Week of August 4, 2003

 

            “Hold on a minute, my daughter’s on the other line.  She said it’s important.”

            We’d been on the phone for some time, mainly just catching up.  Like me, my friend discourages his kids from calling at work unless it’s urgent.  Like mine, I imagined his offspring have a different notion of urgency than their Dad.  I’ve had calls on everything from sick goldfish to stolen (read “lost”) homework, but rarely anything that makes a blip on my crisis scale.  My wait on hold, I chuckled, probably had something to do with a fatherly harangue on priorities.

            Wrong. 

            “Brent, I’ve got to go.  A friend of hers just killed himself.  Man, he was only 13.”

            I felt like I’d been kicked in the stomach.  Thirteen.  I didn’t know this boy, but the idea that a youngster just beginning ... I couldn’t complete the thought.

            According to the Centers for Disease Control and Prevention, the suicide rate for persons aged 15-24 jumped from 4.5 per 100,000 in 1950 to 13.2 in 1990.  During the same period, the suicide rate for females aged 15-24 rose from 2.6 per 100,000 to 3.9; the rate for males went from 6.5 to a hideous 22.0 per 100,000.

            The obvious question is “why?”  Many causes have been suggested, including increased drug and alcohol use, depression, family disruptions, peer pressure, and lack of direction. 

            Perhaps Mike Emme, co-founder of the teen-suicide prevention agency Light to Life, summed it up best: “The word we’re getting from kids is a lot of it is stress-related—the need for them to know exactly who they are supposed to be and where they are going—the pressure of finding one’s identity.  Those were issues we really didn’t have to deal with in my generation.”

            It’s fair to disclose that my professional qualifications in this area are approximately zip, but Emme’s observation that older generations didn’t wrestle with identity issues about nails it.  My grandfather was born before the Spanish-American War, served in World War I, and survived the great depression and the civilian deprivations of World War II.  Many of his peers were crippled by polio or died of smallpox, tuberculosis, whooping cough, or other maladies most of us know only from history books.  Forty percent of the population farmed, and did so from dawn to dark.  There were no child labor laws.  Their average life expectancy at birth was about 45 years, due partly to an appalling child mortality rate.

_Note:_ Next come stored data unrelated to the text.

`src/rtl/optflow_pkg.sv`:
```
// rtl/optflow_pkg.sv - shared widths, accumulator state enum and saturating add
package optflow_pkg;

  localparam int GRAD_WIDTH_DEF  = 8;
  localparam int ACCUM_WIDTH_DEF = 32;
  localparam int NUM_PRODUCTS    = 5;

  typedef enum logic [1:0] {
    ST_IDLE  = 2'd0,
    ST_ACCUM = 2'd1,
    ST_EMIT  = 2'd2
  } acc_state_e;

  // Adds two sign-extended operands and clamps the result to a signed range
  // of 'width' bits; the result stays sign-extended to 64 bits.
  function automatic logic signed [63:0] sat_add(
    input logic signed [63:0] a,
    input logic signed [63:0] b,
    input int                 width
  );
    logic signed [63:0] sum;
    logic signed [63:0] hi;
    logic signed [63:0] lo;
    sum = a + b;
    hi  = (64'sd1 <<< (width - 1)) - 64'sd1;
    lo  = -(64'sd1 <<< (width - 1));
    if (sum > hi) begin
      return hi;
    end else if (sum < lo) begin
      return lo;
    end
    return sum;
  endfunction

endpackage

```
`src/rtl/window_accumulator_if.sv`:
```
// rtl/window_accumulator_if.sv - gradient stream in, window sums out
interface window_accumulator_if
  import optflow_pkg::*;
#(
  parameter int GRAD_WIDTH  = GRAD_WIDTH_DEF,
  parameter int ACCUM_WIDTH = ACCUM_WIDTH_DEF
);
  logic signed [GRAD_WIDTH-1:0]  grad_Ix;
  logic signed [GRAD_WIDTH-1:0]  grad_Iy;
  logic signed [GRAD_WIDTH-1:0]  grad_It;
  logic                          grad_valid;
  logic                          window_clear;
  logic signed [ACCUM_WIDTH-1:0] sum_IxIx;
  logic signed [ACCUM_WIDTH-1:0] sum_IyIy;
  logic signed [ACCUM_WIDTH-1:0] sum_IxIy;
  logic signed [ACCUM_WIDTH-1:0] sum_IxIt;
  logic signed [ACCUM_WIDTH-1:0] sum_IyIt;
  logic                          accum_valid;
  logic                          sat_flag;
  logic                          busy;

  // Gradient source side
  modport master (
    output grad_Ix, grad_Iy, grad_It, grad_valid, window_clear,
    input  sum_IxIx, sum_IyIy, sum_IxIy, sum_IxIt, sum_IyIt,
    input  accum_valid, sat_flag, busy
  );

  // Accumulator side
  modport slave (
    input  grad_Ix, grad_Iy, grad_It, grad_valid, window_clear,
    output sum_IxIx, sum_IyIy, sum_IxIy, sum_IxIt, sum_IyIt,
    output accum_valid, sat_flag, busy
  );
endinterface

```
`src/rtl/window_accumulator_product_stage.sv`:
```
// rtl/window_accumulator_product_stage.sv - product registers, sample counter, last-sample tag
module grad_product_stage
  import optflow_pkg::*;
#(
  parameter int GRAD_WIDTH = GRAD_WIDTH_DEF,
  parameter int N_SAMPLES  = 25
) (
  input  logic                           clk,
  input  logic                           rst,
  input  logic                           i_valid,
  input  logic                           i_clear,
  input  logic signed [GRAD_WIDTH-1:0]   i_ix,
  input  logic signed [GRAD_WIDTH-1:0]   i_iy,
  input  logic signed [GRAD_WIDTH-1:0]   i_it,
  output logic                           o_p_valid,
  output logic                           o_p_last,
  output logic signed [2*GRAD_WIDTH-1:0] o_prod [NUM_PRODUCTS],
  output logic                           o_cnt_nonzero
);
  localparam int PW    = 2 * GRAD_WIDTH;
  localparam int CNT_W = (N_SAMPLES > 1) ? $clog2(N_SAMPLES) : 1;
  localparam logic [CNT_W-1:0] CNT_LAST = CNT_W'(N_SAMPLES - 1);

  logic [CNT_W-1:0]     r_cnt;
  logic signed [PW-1:0] w_ix;
  logic signed [PW-1:0] w_iy;
  logic signed [PW-1:0] w_it;
  logic signed [PW-1:0] w_prod [NUM_PRODUCTS];

  // Widen operands first so each multiply is full-precision at product width
  assign w_ix = {{GRAD_WIDTH{i_ix[GRAD_WIDTH-1]}}, i_ix};
  assign w_iy = {{GRAD_WIDTH{i_iy[GRAD_WIDTH-1]}}, i_iy};
  assign w_it = {{GRAD_WIDTH{i_it[GRAD_WIDTH-1]}}, i_it};

  assign w_prod[0] = w_ix * w_ix;
  assign w_prod[1] = w_iy * w_iy;
  assign w_prod[2] = w_ix * w_iy;
  assign w_prod[3] = w_ix * w_it;
  assign w_prod[4] = w_iy * w_it;

  assign o_cnt_nonzero = (r_cnt != '0);

  // Capture products per accepted sample; clear beats a coincident sample
  always_ff @(posedge clk or posedge rst) begin
    if (rst) begin
      r_cnt     <= '0;
      o_p_valid <= 1'b0;
      o_p_last  <= 1'b0;
      for (int k = 0; k < NUM_PRODUCTS; k++) o_prod[k] <= '0;
    end else if (i_clear) begin
      r_cnt     <= '0;
      o_p_valid <= 1'b0;
      o_p_last  <= 1'b0;
    end else if (i_valid) begin
      o_p_valid <= 1'b1;
      o_p_last  <= (r_cnt == CNT_LAST);
      r_cnt     <= (r_cnt == CNT_LAST) ? '0 : r_cnt + 1'b1;
      for (int k = 0; k < NUM_PRODUCTS; k++) o_prod[k] <= w_prod[k];
    end else begin
      o_p_valid <= 1'b0;
      o_p_last  <= 1'b0;
    end
  end
endmodule

```
`src/rtl/window_accumulator.sv`:
```
// rtl/window_accumulator.sv - structure-tensor window accumulator feeding the flow solver
module window_accumulator
  import optflow_pkg::*;
#(
  parameter int GRAD_WIDTH  = GRAD_WIDTH_DEF,
  parameter int ACCUM_WIDTH = ACCUM_WIDTH_DEF,
  parameter int WINDOW_SIZE = 5
) (
  input logic                clk,
  input logic                rst,
  window_accumulator_if.slave bus
);
  localparam int N  = WINDOW_SIZE * WINDOW_SIZE;
  localparam int PW = 2 * GRAD_WIDTH;

  acc_state_e                    r_state;
  acc_state_e                    w_state_next;
  logic                          w_p_valid;
  logic                          w_p_last;
  logic                          w_cnt_nonzero;
  logic                          w_emit;
  logic                          w_accum_valid;
  logic signed [PW-1:0]          w_prod     [NUM_PRODUCTS];
  logic signed [ACCUM_WIDTH-1:0] r_sum      [NUM_PRODUCTS];
  logic signed [ACCUM_WIDTH-1:0] r_out      [NUM_PRODUCTS];
  logic signed [ACCUM_WIDTH-1:0] w_sum_next [NUM_PRODUCTS];
  logic signed [63:0]            w_a        [NUM_PRODUCTS];
  logic signed [63:0]            w_b        [NUM_PRODUCTS];
  logic signed [63:0]            w_sat      [NUM_PRODUCTS];
  logic [NUM_PRODUCTS-1:0]       w_clip;
  logic                          r_sat_sticky;
  logic                          r_sat_flag;

  grad_product_stage #(
    .GRAD_WIDTH (GRAD_WIDTH),
    .N_SAMPLES  (N)
  ) u_prod (
    .clk           (clk),
    .rst           (rst),
    .i_valid       (bus.grad_valid),
    .i_clear       (bus.window_clear),
    .i_ix          (bus.grad_Ix),
    .i_iy          (bus.grad_Iy),
    .i_it          (bus.grad_It),
    .o_p_valid     (w_p_valid),
    .o_p_last      (w_p_last),
    .o_prod        (w_prod),
    .o_cnt_nonzero (w_cnt_nonzero)
  );

  // Saturating running sum per product; a clip is any result the clamp changed
  for (genvar k = 0; k < NUM_PRODUCTS; k++) begin : g_sum
    assign w_a[k]        = {{(64-ACCUM_WIDTH){r_sum[k][ACCUM_WIDTH-1]}}, r_sum[k]};
    assign w_b[k]        = {{(64-PW){w_prod[k][PW-1]}}, w_prod[k]};
    assign w_sat[k]      = sat_add(w_a[k], w_b[k], ACCUM_WIDTH);
    assign w_clip[k]     = (w_sat[k] != (w_a[k] + w_b[k]));
    assign w_sum_next[k] = w_sat[k][ACCUM_WIDTH-1:0];
  end

  // A clear in the same cycle suppresses the pending emission
  assign w_emit = w_p_valid && w_p_last && !bus.window_clear;

  // State register
  always_ff @(posedge clk or posedge rst) begin
    if (rst) r_state <= ST_IDLE;
    else     r_state <= w_state_next;
  end

  // Next-state: clear dominates, then emission, then accumulation
  always_comb begin
    w_state_next = r_state;
    if (bus.window_clear) begin
      w_state_next = ST_IDLE;
    end else if (w_emit) begin
      w_state_next = ST_EMIT;
    end else if (w_p_valid) begin
      w_state_next = ST_ACCUM;
    end else if (r_state == ST_EMIT) begin
      w_state_next = ST_IDLE;
    end
  end

  // State-decoded outputs
  always_comb begin
    w_accum_valid = 1'b0;
    if (r_state == ST_EMIT) w_accum_valid = 1'b1;
  end

  // Running sums, sticky saturation and the held output registers
  always_ff @(posedge clk or posedge rst) begin
    if (rst) begin
      for (int k = 0; k < NUM_PRODUCTS; k++) begin
        r_sum[k] <= '0;
        r_out[k] <= '0;
      end
      r_sat_sticky <= 1'b0;
      r_sat_flag   <= 1'b0;
    end else if (bus.window_clear) begin
      for (int k = 0; k < NUM_PRODUCTS; k++) r_sum[k] <= '0;
      r_sat_sticky <= 1'b0;
    end else if (w_emit) begin
      for (int k = 0; k < NUM_PRODUCTS; k++) begin
        r_out[k] <= w_sum_next[k];
        r_sum[k] <= '0;
      end
      r_sat_flag   <= r_sat_sticky | (|w_clip);
      r_sat_sticky <= 1'b0;
    end else if (w_p_valid) begin
      for (int k = 0; k < NUM_PRODUCTS; k++) r_sum[k] <= w_sum_next[k];
      r_sat_sticky <= r_sat_sticky | (|w_clip);
    end
  end

  assign bus.sum_IxIx    = r_out[0];
  assign bus.sum_IyIy    = r_out[1];
  assign bus.sum_IxIy    = r_out[2];
  assign bus.sum_IxIt    = r_out[3];
  assign bus.sum_IyIt    = r_out[4];
  assign bus.sat_flag    = r_sat_flag;
  assign bus.accum_valid = w_accum_valid;
  assign bus.busy        = (r_state != ST_IDLE) || w_p_valid || w_cnt_nonzero;
endmodule

```
`src/flat_wrapper.sv`:
```
// flat-port wrapper written by rule: the top's interface ports become plain ports
module window_accumulator_flat import optflow_pkg::*;
#(
  parameter int GRAD_WIDTH  = GRAD_WIDTH_DEF,
  parameter int ACCUM_WIDTH = ACCUM_WIDTH_DEF,
  parameter int WINDOW_SIZE = 5
)
  (clk, rst, bus_grad_Ix, bus_grad_Iy, bus_grad_It, bus_grad_valid, bus_window_clear, bus_sum_IxIx, bus_sum_IyIy, bus_sum_IxIy, bus_sum_IxIt, bus_sum_IyIt, bus_accum_valid, bus_sat_flag, bus_busy);
  window_accumulator_if #(.GRAD_WIDTH(GRAD_WIDTH), .ACCUM_WIDTH(ACCUM_WIDTH)) bus_i ();
  input logic clk;
  input logic rst;
  input wire logic [$bits(bus_i.grad_Ix)-1:0] bus_grad_Ix;
  input wire logic [$bits(bus_i.grad_Iy)-1:0] bus_grad_Iy;
  input wire logic [$bits(bus_i.grad_It)-1:0] bus_grad_It;
  input wire logic [$bits(bus_i.grad_valid)-1:0] bus_grad_valid;
  input wire logic [$bits(bus_i.window_clear)-1:0] bus_window_clear;
  output wire logic [$bits(bus_i.sum_IxIx)-1:0] bus_sum_IxIx;
  output wire logic [$bits(bus_i.sum_IyIy)-1:0] bus_sum_IyIy;
  output wire logic [$bits(bus_i.sum_IxIy)-1:0] bus_sum_IxIy;
  output wire logic [$bits(bus_i.sum_IxIt)-1:0] bus_sum_IxIt;
  output wire logic [$bits(bus_i.sum_IyIt)-1:0] bus_sum_IyIt;
  output wire logic [$bits(bus_i.accum_valid)-1:0] bus_accum_valid;
  output wire logic [$bits(bus_i.sat_flag)-1:0] bus_sat_flag;
  output wire logic [$bits(bus_i.busy)-1:0] bus_busy;
  assign bus_i.grad_Ix = bus_grad_Ix;
  assign bus_i.grad_Iy = bus_grad_Iy;
  assign bus_i.grad_It = bus_grad_It;
  assign bus_i.grad_valid = bus_grad_valid;
  assign bus_i.window_clear = bus_window_clear;
  assign bus_sum_IxIx = bus_i.sum_IxIx;
  assign bus_sum_IyIy = bus_i.sum_IyIy;
  assign bus_sum_IxIy = bus_i.sum_IxIy;
  assign bus_sum_IxIt = bus_i.sum_IxIt;
  assign bus_sum_IyIt = bus_i.sum_IyIt;
  assign bus_accum_valid = bus_i.accum_valid;
  assign bus_sat_flag = bus_i.sat_flag;
  assign bus_busy = bus_i.busy;
  window_accumulator #(.GRAD_WIDTH(GRAD_WIDTH), .ACCUM_WIDTH(ACCUM_WIDTH), .WINDOW_SIZE(WINDOW_SIZE)) u_core (.clk(clk), .rst(rst), .bus(bus_i));
endmodule
```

            There’s nothing like a daily fight for survival to give one a sense of purpose.  If an idle mind is truly the Devil’s workshop, my grandfather’s generation didn’t give ol’ Beelzebub much room to maneuver.  They also benefited from a spiritual grounding that we’re surrendering as we transfer our faith to ourselves.

            I don’t buy the patter that today’s youth have it tougher than ever; it may just be the abundance of goods and leisure they’ve inherited that robs them of meaning.  While there are certainly individuals and groups that are struggling, each American generation since World War II has had more free time and, by most standards, luxury, than the one before. 

            So what’s the solution?  It beats me.  I have nothing but compassion for families that suffer this wrenching loss and would be mortified if anything I’ve written is taken as blame.  I don’t believe anyone’s children are immune, including mine.

            I for one am not willing to revert to the conditions my grandfather’s generation worked so hard to overcome.  But perhaps less really is more: less unearned material things, less self-focus, less idle time.  Short of dismantling the indoor plumbing and sending them to work on a farm, spiritual direction, prayer, and a little educational deprivation might be the best things we can do for our children.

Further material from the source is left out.